1941年6月,金克木从昆明出发,由滇缅公路至缅甸,再从缅甸到印度加尔各答,经友人周达夫(亦作达甫、达辅,1914-1989)介绍,在当地华文报纸《印度日报》当起编辑。与金一样,周也是现代中印学术交流史上的重要人物。只是两人后来的命运完全不同,金成为文化名人,周则命途坎坷(舵儿:《自*研究》,《北京文学》1999年第2期,1999年2月10日;后收入《今日思潮——〈北京文学〉随笔纪实精品》,吉林文史出版社,2000年1月第1版,253-272页),“达夫不达”(这是其后人所写回忆文章的题目),除了中印语言学的专门研究者之外,现在知道他的已经没有多少人了。

现存金文中最早提到周的地方,是在回忆语言学者何容(1903-1990)的时候:“我看到他[何容]时是在北京府右街中南海西门内的中国大词[辞]典编纂处。他在黎锦熙、钱玄同(疑古玄同)两位教授手下当一名工作人员。我是去找只有二十岁的世界语者周达甫的。”(《何容教授》,原题《怀念何容教授》,刊于1990年10月20日《战斗报》)黄德海先生根据周生于1914年遂将此事系于1934年(《编年录》59-60页)。金在中国大辞典编纂处见到何,全是因为访周,可见周当时应该也在编纂处居住或工作。这一推论还有个旁证。孔夫子旧书网(简称孔网)曾上拍一张周于1935年10月24日发出的明信片(www.kongfz.cn/37846208;2022年11月2日读取),地址写的是“北平中海辞典处”,可见他当时确实是在北京中南海(北平中海)的中国大辞典编纂处(辞典处)服务。从金以“世界语者”称呼周来看,两人相识可能是由于学习世界语。《中国文学家辞典》现代第三分册(四川文艺出版社,1985年3月第1版)“劳荣[1911-1989]”条提到他“1932年与瞿白音[1910-1979]、周达甫等组织南京世界语学会”(326页),这个“周达甫”应该就是当时还没有北上的周。关于周与金相识之前的经历,拟另作一文考述。

周于1939年赴印留学,先是在泰戈尔(Rabindranath Tagore, 1861-1941)于孟加拉寂乡(Santiniketan)所办国际大学(Visva-Bharati)的中国学院读梵语。他发表的《印度出土之中文碑》(《责善半月刊》第1卷第18期,1940年12月1日),末署“二十九年八月寄 T. F. Chou, Santiniketan, Bengal, India”,可见其于1940年8月仍在国际大学读书。
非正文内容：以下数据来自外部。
From an optimization exercise on the open Yosys and OpenROAD flow, aimed at small area; shortcuts taken in it are not production practice.
The RTL was checked by simulation tests, not by an equivalence proof against the original design.
Power figures rest on the tool's default switching activity, not on a simulated workload.

==> flow/design.v, too long to show whole: its modules and the start of the top module <==
// module sdadc_engine: 747 lines
// module sdadc_hold_bit: 11 lines
// module sdadc_tmo_bit: 7 lines
// module sdadc_ao222: 6 lines
// module sdadc_ld: 7 lines
// module sdadc_ld3: 7 lines
// module sdadc_cr: 7 lines
module sdadc_engine (
    input  wire        clk,
    input  wire        rst,           
    input  wire        tick_i,        
    input  wire        cmd_valid,
    input  wire [31:0] cmd_word,
    output wire        cmd_ready,
    output reg         rsp_valid,
    output wire [2:0]  rsp_status,
    output wire [31:0] rsp_value,
    output wire [3:0]  rsp_recn,
    input  wire        reg_wr_en,
    input  wire [2:0]  reg_wr_addr,
    input  wire [31:0] reg_wr_data,
    input  wire [3:0]  reg_rd_addr,
    output wire [31:0] reg_rd_data,
    input  wire        pin_grant,
    output wire        sclk_o,
    output wire        sclk_oe,
    output wire        din_o,
    output wire        din_oe,
    output wire        dout_o,
    output wire        dout_oe,
    input  wire        dout_i
);
  // ...
==> flow/flow/run.sh <==
#!/bin/bash
# Layout flow: the standard flow (standard.sh) with these changes
#  - synthesis maps the logic with an area-oriented ABC script (amap) instead
#    of ORFS's delay-oriented one; the Yosys steps, and so the registers, are
#    the standard synthesis's;
#  - every port still gets a buffer, but a buf_1 instead of the default pick;
#  - the clock tree is built from clkbuf_8 without dummy loads.
# Each make run's full output goes to its own log file here.
set -uo pipefail
here=$(pwd)

# a copy of ORFS's scripts whose only change is the ABC script
rm -rf "$here/scripts_area"
cp -r "$FLOW_HOME/scripts" "$here/scripts_area"
cp "$here/flow/abc_area_map.script" "$here/scripts_area/abc_speed.script"

bash standard.sh SCRIPTS_DIR="$here/scripts_area" synth > "$here/synth.log" 2>&1 || exit 1

export BUFFER_PORTS_ARGS="-buffer_cell sky130_fd_sc_hd__buf_1"
export CTS_ARGS="-sink_clustering_enable -repair_clock_nets -sink_clustering_size 16 -sink_clustering_max_diameter 60 -buf_list sky130_fd_sc_hd__clkbuf_8 -dont_use_dummy_load"
bash standard.sh > "$here/layout.log" 2>&1
==> flow/flow/abc_area_map.script <==
strash
dc2
dch
amap
strash
dch
amap
strash
dch
amap
topo
stime -c
==> flow/standard.sh <==
#!/bin/bash
# synth_recipe.tcl (not shown) runs the flow's synth.tcl, then flattens the netlist and writes it again
# the make line also repeats each setting of config.mk as NAME=value (left out here)
make -C /OpenROAD-flow-scripts/flow DESIGN_CONFIG=/design/flow/config.mk WORK_HOME=/design/flow/orfs CLKGATE_MAP_FILE= SYNTH_SCRIPT=/design/flow/synth_recipe.tcl "${@:-finish}"
==> flow/config.mk <==
export PLATFORM = sky130hd
export DESIGN_NAME = sdadc_engine
export DESIGN_NICKNAME = sdadc_engine
export VERILOG_FILES = /design/flow/design.v
export SDC_FILE = /design/flow/constraint.sdc
export NUM_CORES = 4
export LEC_CHECK = 0
export CAP_MARGIN = 20
export CORE_MARGIN = 2
export CORE_UTILIZATION = 40
export SLEW_MARGIN = 20
export SYNTH_HIERARCHICAL = 1
export SYNTH_MINIMUM_KEEP_SIZE = 0
==> flow/constraint.sdc <==
create_clock -name core_clock -period 10.0 [get_ports {clk}]
set_input_delay 2.0000 -clock core_clock [delete_from_list [all_inputs] [get_ports {clk}]]
set_output_delay 2.0000 -clock core_clock [all_outputs]
set_load 0.01 [all_outputs]
==> notes.md, run 1 <==
Post-Synth XOR/XNOR Area=0%; # rows=82; # port buffers=156; hold buffers post-CTS=0; P&R area growth vs syn=11.6%; comb pwr=1.63 mW; H-tree lvl count=2; Skew-Pair Late Insertion Delay=680 ps; Cells after DPL=2793; leading area contributor after synthesis=dfxtp_1; Hold Startpoint=cr_timeout[10]; CTS root buffer=clkbuf_8; WL final=82700 um; fill count=approximately 5000; CP endpoint kind=output pin; first-pass GRT wire length=121000 um; flop2flop setup slack=4790 ps; Slew @ Worst Pin=1170 ps; Power Density=227 nW/um^2; Largest Pwr Group=sequential cells; buffers inserted by post-CTS timing repair=0; Clock group=about 1.0 mW; post-synthesis cell type count=45; Avg Cell Area, Syn=about 11 um^2; synth cell count leaders=dfxtp_1 (474), a22o_1 (323), nor2_1 (179); critical path startpoint category=input port; Placer Congestion=0.999; status=no timing/DRC/antenna violations; Reg2Reg Depth=14; CTS Buf Count=41; Switch Pwr=2.05 mW; critical path arrival=4240 ps; yosys synthesis warning count=7; DR WL/cell=29.2 um; Hold Path Class=reg -> reg; Met1 Wirelength=33100 um; met1 Resource Use GR=39.3%; Most used DFF post-synth=dfxtp_1; Max Slew Vio Count=0; crit path max fanout=8; Most flops, register=now_q; Syn Nets=2140; fraction of area in multi-input gates=between 40% and 50%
此前的1940年3月,当徐悲鸿(1895-1953)在加尔各答办画展时,周达夫也和他在一起,当时还请印度博物馆(Indian Museum)拓印过其所藏菩提伽耶出土的中文碑,可惜拓片在托人带回国(可能是要带给冯承钧[1887-1946])时丢失了(周达夫:《改正法国汉学家沙畹对印度出土汉文碑的误释》,《历史研究》1957年第6期,1957年6月)。因担任国际大学研究院院长(也是第一任研究院院长)的老师Mahamahopaddhyaya Vidhushekhara Bhattacharya Shastri(1878-1959)转至加尔各答大学研究院任梵文系(梵文部)主任,于是周也来到加城。金克木根据Vidhushekhara将其名字音译为“维杜”,吴晓铃(1914-1995)则据该词意译为“月顶”(《悼念印度佛学大师月顶老人》,《现代佛学》1959年9月号)。据吴晓铃说,月顶是他到印度(1942年8月底)后认识的第一位印度学者,而且正是出于周达夫的介绍。张忞煜在“中国社会科学词条库”所写周达夫词条说“(周)后随V. B. 夏斯特里教授到加尔各答大学研究院”,“V. B. 夏斯特里”就是月顶,但“夏斯特里”(Shastri)并非月顶的名字,而是他的荣誉头衔“论师”。所以,周达夫等人也将其译为“维杜论师”或“维杜舍卡论师”(见后文)。月顶曾据汉藏译本将龙树《大乘二十颂》、提婆(圣天)《四百论》等书还原成梵语(图三,图四为月顶于1931年4月出版的《四百论》后九品的梵语还原,中国社会科学院哲学研究所藏本)。